El asedio animal, de Vanessa Londoño
Los personajes de esta novela cargan con un presente que los obliga a la acción, a las continuas decisiones, a salvarse de los otros, con rostro definido y, también, sin rostro particular, tal vez porque representan en sus cuerpos y en su memoria a un enorme resto colectivo. Son jóvenes y la vida parece que se les ha ido en escapar de una violencia que los mutila, los obliga a esconderse, a enfrentarse, también a claudicar. Hay tanto dolor acá que solo es posible sobrevivir a él por la belleza de la narración; Vanessa Londoño ha hecho en este sentido un trabajo notable.
Como si se tratara de un malabarista, el narrador, que está en primera persona y da voz a cada personaje, ha podido aliviar las magulladuras causadas entre vuelo y vuelo con una narración fina, llena de reflexiones cargadas de sentido, de instantes poéticos, de comparaciones que resultarían delirantes cuando se está, por ejemplo, en un momento de horror absoluto. Igualmente, ha hecho de la naturaleza un centro al cual agarrarse.

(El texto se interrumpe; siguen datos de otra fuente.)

<file path="src/rtl/adder_ahead_pkg.sv">
// Shared definitions for the pipelined carry-lookahead adder.
// Holds the lookahead group width, the group-count helper and the
// per-group slice of the stage-1 pipeline payload.
package adder_ahead_pkg;

  // Width of one lookahead carry unit.
  localparam int GROUP_W = 4;

  // Number of 4-bit lookahead groups covering an operand of the given width.
  function automatic int group_count(input int width);
    return width / GROUP_W;
  endfunction

  // One group's worth of stage-1 state: bitwise xor/propagate/generate
  // terms plus the group generate/propagate produced by its carry unit.
  typedef struct packed {
    logic [GROUP_W-1:0] x;
    logic [GROUP_W-1:0] p;
    logic [GROUP_W-1:0] g;
    logic               gg;
    logic               pg;
  } grp_payload_t;

endpackage

</file>
<file path="src/rtl/adder_ahead_cla4.sv">
// Combinational 4-bit lookahead carry unit.
// From bit generate/propagate terms and a carry-in it produces the carries
// out of each bit position (c[4:1]) and the group generate/propagate.
// Propagate may be OR-form (a|b); every equation holds for either form.
module adder_ahead_cla4
  import adder_ahead_pkg::*;
(
  input  logic [GROUP_W-1:0] g,
  input  logic [GROUP_W-1:0] p,
  input  logic               c_in,
  output logic [GROUP_W:1]   c,
  output logic               grp_g,
  output logic               grp_p
);

  // Group terms are a pure sum-of-products over the four bits.
  assign grp_g = g[3]
               | (p[3] & g[2])
               | (p[3] & p[2] & g[1])
               | (p[3] & p[2] & p[1] & g[0]);

  assign grp_p = &p;

  // Each bit carry is expanded in full so no carry depends on another one.
  assign c[1] = g[0]
              | (p[0] & c_in);

  assign c[2] = g[1]
              | (p[1] & g[0])
              | (p[1] & p[0] & c_in);

  assign c[3] = g[2]
              | (p[2] & g[1])
              | (p[2] & p[1] & g[0])
              | (p[2] & p[1] & p[0] & c_in);

  assign c[4] = grp_g | (grp_p & c_in);

endmodule

</file>
<file path="src/rtl/adder_ahead_pipe.sv">
// Two-stage pipelined carry-lookahead adder with valid/ready on both sides.
// Stage 1 registers bitwise x/p/g terms, per-group G/P and the carry-in.
// Stage 2 resolves group carries by lookahead, expands them into bit carries
// with one lookahead unit per group, and registers sum and carry-out.
// Optional feature macro: ADDER_AHEAD_OVF_EN adds the signed-overflow
// output ovf_o, computed from operand MSBs carried through stage 1.
// WIDTH must be a multiple of 4 and at least 4.
module adder_ahead_pipe
  import adder_ahead_pkg::*;
#(
  parameter int WIDTH = 32
) (
  input  logic             clk_i,
  input  logic             rst_i,
  input  logic             valid_i,
  output logic             ready_o,
  input  logic [WIDTH-1:0] a_i,
  input  logic [WIDTH-1:0] b_i,
  input  logic             cin_i,
  output logic             valid_o,
  input  logic             ready_i,
  output logic [WIDTH-1:0] sum_o,
`ifdef ADDER_AHEAD_OVF_EN
  output logic             ovf_o,
`endif
  output logic             cout_o
);

  localparam int NG = group_count(WIDTH);

  // Full stage-1 payload: every group slice plus carry-in (and MSBs for ovf).
  typedef struct packed {
    grp_payload_t [NG-1:0] grp;
    logic                  cin;
`ifdef ADDER_AHEAD_OVF_EN
    logic                  a_msb;
    logic                  b_msb;
`endif
  } s1_payload_t;

  // ---------------------------------------------------------------------
  // Handshake
  // ---------------------------------------------------------------------
  logic v1;
  logic v2;
  logic ld1;
  logic ld2;

  // Stage 2 can take new data when empty or when its result leaves now;
  // stage 1 can take new data when empty or when it drains into stage 2.
  assign ld2     = !v2 || ready_i;
  assign ld1     = !v1 || ld2;
  assign ready_o = ld1;
  assign valid_o = v2;

  // ---------------------------------------------------------------------
  // Stage 1: per-bit terms and group generate/propagate
  // ---------------------------------------------------------------------
  logic [WIDTH-1:0]     g_bit;
  logic [WIDTH-1:0]     p_bit;
  logic [WIDTH-1:0]     x_bit;
  logic [NG-1:0]        s1_gg;
  logic [NG-1:0]        s1_pg;
  logic [GROUP_W*NG-1:0] unused_s1_c;

  assign g_bit = a_i & b_i;
  assign p_bit = a_i | b_i;
  assign x_bit = a_i ^ b_i;

  // Only G/P are needed from these units; their bit carries are discarded.
  for (genvar k = 0; k < NG; k++) begin : g_s1_cla
    adder_ahead_cla4 u_cla (
      .g     (g_bit[GROUP_W*k +: GROUP_W]),
      .p     (p_bit[GROUP_W*k +: GROUP_W]),
      .c_in  (1'b0),
      .c     (unused_s1_c[GROUP_W*k +: GROUP_W]),
      .grp_g (s1_gg[k]),
      .grp_p (s1_pg[k])
    );
  end

  s1_payload_t s1_next;
  s1_payload_t s1_q;

  // Pack the stage-1 terms into one payload word.
  // NOTE: every variable assigned in always_comb gets a default first, so no path can leave it unassigned and infer a latch.
  always_comb begin
    s1_next = '0;
    for (int k = 0; k < NG; k++) begin
      s1_next.grp[k].x  = x_bit[GROUP_W*k +: GROUP_W];
      s1_next.grp[k].p  = p_bit[GROUP_W*k +: GROUP_W];
      s1_next.grp[k].g  = g_bit[GROUP_W*k +: GROUP_W];
      s1_next.grp[k].gg = s1_gg[k];
      s1_next.grp[k].pg = s1_pg[k];
    end
    s1_next.cin = cin_i;
`ifdef ADDER_AHEAD_OVF_EN
    s1_next.a_msb = a_i[WIDTH-1];
    s1_next.b_msb = b_i[WIDTH-1];
`endif
  end

  // Stage-1 register: advances only on load, captures data only with valid.
  // NOTE: sequential state uses non-blocking assignments so every register samples pre-edge values regardless of block order.
  always_ff @(posedge clk_i) begin
    if (rst_i) begin
      v1   <= 1'b0;
      s1_q <= '0;
    end else if (ld1) begin
      v1 <= valid_i;
      if (valid_i) begin
        s1_q <= s1_next;
      end
    end
  end

  // ---------------------------------------------------------------------
  // Stage 2: group carry lookahead, bit carries, sum
  // ---------------------------------------------------------------------
  logic [WIDTH-1:0] r_x;
  logic [WIDTH-1:0] r_p;
  logic [WIDTH-1:0] r_g;
  logic [NG-1:0]    r_gg;
  logic [NG-1:0]    r_pg;

  // Unpack the registered payload into flat bit and group vectors.
  always_comb begin
    r_x  = '0;
    r_p  = '0;
    r_g  = '0;
    r_gg = '0;
    r_pg = '0;
    for (int k = 0; k < NG; k++) begin
      r_x[GROUP_W*k +: GROUP_W] = s1_q.grp[k].x;
      r_p[GROUP_W*k +: GROUP_W] = s1_q.grp[k].p;
      r_g[GROUP_W*k +: GROUP_W] = s1_q.grp[k].g;
      r_gg[k]                   = s1_q.grp[k].gg;
      r_pg[k]                   = s1_q.grp[k].pg;
    end
  end

  logic [NG:0] c_grp;

  // Second lookahead level: each group carry-in is an independent
  // sum-of-products of group G/P and cin, so no carry waits on another.
  // With a single group this reduces to c[1] = G | P&cin.
  always_comb begin : group_lookahead
    logic acc;
    logic term;
    c_grp    = '0;
    acc      = 1'b0;
    term     = 1'b0;
    c_grp[0] = s1_q.cin;
    for (int k = 0; k < NG; k++) begin
      acc = s1_q.cin;
      for (int m = 0; m <= k; m++) begin
        acc = acc & r_pg[m];
      end
      for (int j = 0; j <= k; j++) begin
        term = r_gg[j];
        for (int m = j + 1; m <= k; m++) begin
          term = term & r_pg[m];
        end
        acc = acc | term;
      end
      c_grp[k+1] = acc;
    end
  end

  logic [WIDTH-1:0]            carry_in_bit;
  logic [(GROUP_W-1)*NG-1:0]   s2_c;
  logic [NG-1:0]               unused_s2_c4;
  logic [NG-1:0]               unused_s2_gg;
  logic [NG-1:0]               unused_s2_pg;

  // Per-group lookahead expands each group carry-in into bit carries.
  // The group's own carry-out is already known from the level above.
  for (genvar k = 0; k < NG; k++) begin : g_s2_cla
    adder_ahead_cla4 u_cla (
      .g     (r_g[GROUP_W*k +: GROUP_W]),
      .p     (r_p[GROUP_W*k +: GROUP_W]),
      .c_in  (c_grp[k]),
      .c     ({unused_s2_c4[k], s2_c[(GROUP_W-1)*k +: (GROUP_W-1)]}),
      .grp_g (unused_s2_gg[k]),
      .grp_p (unused_s2_pg[k])
    );

    assign carry_in_bit[GROUP_W*k]                   = c_grp[k];
    assign carry_in_bit[GROUP_W*k+1 +: (GROUP_W-1)] = s2_c[(GROUP_W-1)*k +: (GROUP_W-1)];
  end

  logic [WIDTH-1:0] sum_next;
  assign sum_next = r_x ^ carry_in_bit;

  logic [WIDTH-1:0] sum_q;
  logic             cout_q;

`ifdef ADDER_AHEAD_OVF_EN
  logic ovf_q;

  // Overflow register shares stage 2's load and hold behaviour.
  always_ff @(posedge clk_i) begin
    if (rst_i) begin
      ovf_q <= 1'b0;
    end else if (ld2 && v1) begin
      ovf_q <= (s1_q.a_msb == s1_q.b_msb) && (sum_next[WIDTH-1] != s1_q.a_msb);
    end
  end

  assign ovf_o = ovf_q;
`endif

  // Stage-2 register: holds its result while the consumer stalls.
  // NOTE: result registers are reset (not left to power-up) because their value is visible on the ports right after reset.
  always_ff @(posedge clk_i) begin
    if (rst_i) begin
      v2     <= 1'b0;
      sum_q  <= '0;
      cout_q <= 1'b0;
    end else if (ld2) begin
      v2 <= v1;
      if (v1) begin
        sum_q  <= sum_next;
        cout_q <= c_grp[NG];
      end
    end
  end

  assign sum_o  = sum_q;
  assign cout_o = cout_q;

endmodule
</file>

El narrador se abraza con todos sus sentidos a la tierra, a la sierra, a la exuberante vegetación de la selva, a la lluvia, al desierto, como si ahí pudiera salvarse y salvar a los demás.
Uno siente, como lector, todo el peso de esa geografía colombiana abrirse frente a los ojos como si fuera la única oportunidad que tenemos de aguantar tanta violencia, como si en algún momento, ya casi sin fuerzas para seguir luchando, le soltáramos todo a la tierra, a una tormenta, a la arena, al mar. Ahí radica el vigor de esta novela, en la que nos encontramos con una comprensión poco usual en el relato de la unidad del hombre y la naturaleza, también de la expresión de la memoria como un centro construido en el interior más profundo, capaz de contenernos y de proveer la fuerza necesaria para continuar y reafirmarnos.